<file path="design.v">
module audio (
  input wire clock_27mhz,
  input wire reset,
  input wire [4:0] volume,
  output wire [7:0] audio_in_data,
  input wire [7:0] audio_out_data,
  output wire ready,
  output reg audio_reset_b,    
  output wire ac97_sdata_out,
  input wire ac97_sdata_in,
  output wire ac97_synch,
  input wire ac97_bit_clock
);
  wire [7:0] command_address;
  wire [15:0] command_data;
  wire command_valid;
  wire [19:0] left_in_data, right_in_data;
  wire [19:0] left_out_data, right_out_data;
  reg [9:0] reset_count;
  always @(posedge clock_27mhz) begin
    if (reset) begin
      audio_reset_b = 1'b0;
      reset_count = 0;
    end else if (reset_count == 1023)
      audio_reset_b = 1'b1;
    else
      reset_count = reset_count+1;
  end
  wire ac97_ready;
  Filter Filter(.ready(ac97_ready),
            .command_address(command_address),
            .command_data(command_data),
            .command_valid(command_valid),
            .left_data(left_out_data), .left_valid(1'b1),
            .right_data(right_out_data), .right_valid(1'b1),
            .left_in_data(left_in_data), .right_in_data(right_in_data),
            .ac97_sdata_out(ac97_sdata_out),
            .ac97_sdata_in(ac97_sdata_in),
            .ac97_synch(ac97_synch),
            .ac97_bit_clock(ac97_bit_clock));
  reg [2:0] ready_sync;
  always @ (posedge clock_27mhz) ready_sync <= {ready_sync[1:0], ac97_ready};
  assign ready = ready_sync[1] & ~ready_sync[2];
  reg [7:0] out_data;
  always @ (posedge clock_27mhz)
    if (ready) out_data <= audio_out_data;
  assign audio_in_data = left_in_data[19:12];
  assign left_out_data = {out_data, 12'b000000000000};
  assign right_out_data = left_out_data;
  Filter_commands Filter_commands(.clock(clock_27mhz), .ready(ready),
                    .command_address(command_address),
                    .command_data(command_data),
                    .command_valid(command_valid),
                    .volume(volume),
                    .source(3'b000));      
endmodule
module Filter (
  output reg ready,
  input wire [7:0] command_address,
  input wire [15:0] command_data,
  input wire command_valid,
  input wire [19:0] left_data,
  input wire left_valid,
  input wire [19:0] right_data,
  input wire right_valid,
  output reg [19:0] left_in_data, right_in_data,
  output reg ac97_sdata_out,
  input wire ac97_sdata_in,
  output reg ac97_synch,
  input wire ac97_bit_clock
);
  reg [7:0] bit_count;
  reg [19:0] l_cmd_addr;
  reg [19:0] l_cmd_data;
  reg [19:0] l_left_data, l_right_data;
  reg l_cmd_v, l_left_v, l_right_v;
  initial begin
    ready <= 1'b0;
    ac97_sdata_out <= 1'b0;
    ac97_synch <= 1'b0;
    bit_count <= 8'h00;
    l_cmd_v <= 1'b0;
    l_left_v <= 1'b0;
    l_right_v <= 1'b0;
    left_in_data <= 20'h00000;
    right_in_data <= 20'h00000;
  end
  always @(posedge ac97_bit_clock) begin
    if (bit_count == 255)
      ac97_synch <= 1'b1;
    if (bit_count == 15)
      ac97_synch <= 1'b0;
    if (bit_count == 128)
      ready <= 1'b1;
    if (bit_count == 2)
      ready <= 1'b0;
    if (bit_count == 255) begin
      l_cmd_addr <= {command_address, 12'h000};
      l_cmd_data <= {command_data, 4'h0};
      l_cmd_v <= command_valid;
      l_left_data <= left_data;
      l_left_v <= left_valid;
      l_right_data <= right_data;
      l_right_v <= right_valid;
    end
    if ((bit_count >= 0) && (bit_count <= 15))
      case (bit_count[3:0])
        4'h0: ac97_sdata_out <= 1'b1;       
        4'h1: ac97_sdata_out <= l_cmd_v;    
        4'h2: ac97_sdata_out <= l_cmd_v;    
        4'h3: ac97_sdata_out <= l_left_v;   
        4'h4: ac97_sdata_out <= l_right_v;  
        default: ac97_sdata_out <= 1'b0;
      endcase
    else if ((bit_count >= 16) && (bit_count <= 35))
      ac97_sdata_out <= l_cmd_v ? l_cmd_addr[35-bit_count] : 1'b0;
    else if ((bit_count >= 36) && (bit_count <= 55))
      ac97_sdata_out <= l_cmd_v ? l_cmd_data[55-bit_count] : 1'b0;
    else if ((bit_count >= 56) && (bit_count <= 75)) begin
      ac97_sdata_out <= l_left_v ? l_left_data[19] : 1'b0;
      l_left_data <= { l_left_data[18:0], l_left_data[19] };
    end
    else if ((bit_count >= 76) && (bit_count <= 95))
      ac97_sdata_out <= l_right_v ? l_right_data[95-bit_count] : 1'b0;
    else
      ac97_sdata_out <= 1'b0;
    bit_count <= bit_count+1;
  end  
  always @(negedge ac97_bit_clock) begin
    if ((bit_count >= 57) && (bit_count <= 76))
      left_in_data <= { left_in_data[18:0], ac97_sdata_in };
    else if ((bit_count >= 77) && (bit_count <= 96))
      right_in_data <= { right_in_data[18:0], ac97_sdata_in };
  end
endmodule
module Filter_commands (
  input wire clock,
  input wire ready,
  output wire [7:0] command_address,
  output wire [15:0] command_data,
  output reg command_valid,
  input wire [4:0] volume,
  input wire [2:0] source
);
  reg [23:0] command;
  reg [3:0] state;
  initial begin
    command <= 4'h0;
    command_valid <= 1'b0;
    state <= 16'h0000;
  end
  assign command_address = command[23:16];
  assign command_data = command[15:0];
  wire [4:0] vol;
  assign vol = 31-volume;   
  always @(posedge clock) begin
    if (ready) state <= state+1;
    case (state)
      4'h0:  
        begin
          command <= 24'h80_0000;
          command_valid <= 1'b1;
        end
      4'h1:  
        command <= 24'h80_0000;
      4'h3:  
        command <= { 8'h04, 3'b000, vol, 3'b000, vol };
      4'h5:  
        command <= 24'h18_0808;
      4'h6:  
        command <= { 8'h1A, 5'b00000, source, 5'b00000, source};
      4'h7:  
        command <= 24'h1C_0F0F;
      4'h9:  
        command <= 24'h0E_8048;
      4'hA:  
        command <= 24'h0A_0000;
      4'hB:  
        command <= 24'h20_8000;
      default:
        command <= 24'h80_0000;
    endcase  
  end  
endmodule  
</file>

#####

### TASK TO COMPLETE
A word-for-word copy of the lines above from the one with "reg [19:0] l_cmd_data;" through the one with "always @(posedge ac97_bit_clock) begin", inclusive, is the only output wanted.

### RESPONSE FOR THIS EXERCISE
  reg [19:0] l_cmd_data;
  reg [19:0] l_left_data, l_right_data;
  reg l_cmd_v, l_left_v, l_right_v;
  initial begin
    ready <= 1'b0;
    ac97_sdata_out <= 1'b0;
    ac97_synch <= 1'b0;
    bit_count <= 8'h00;
    l_cmd_v <= 1'b0;
    l_left_v <= 1'b0;
    l_right_v <= 1'b0;
    left_in_data <= 20'h00000;
    right_in_data <= 20'h00000;
  end
  always @(posedge ac97_bit_clock) begin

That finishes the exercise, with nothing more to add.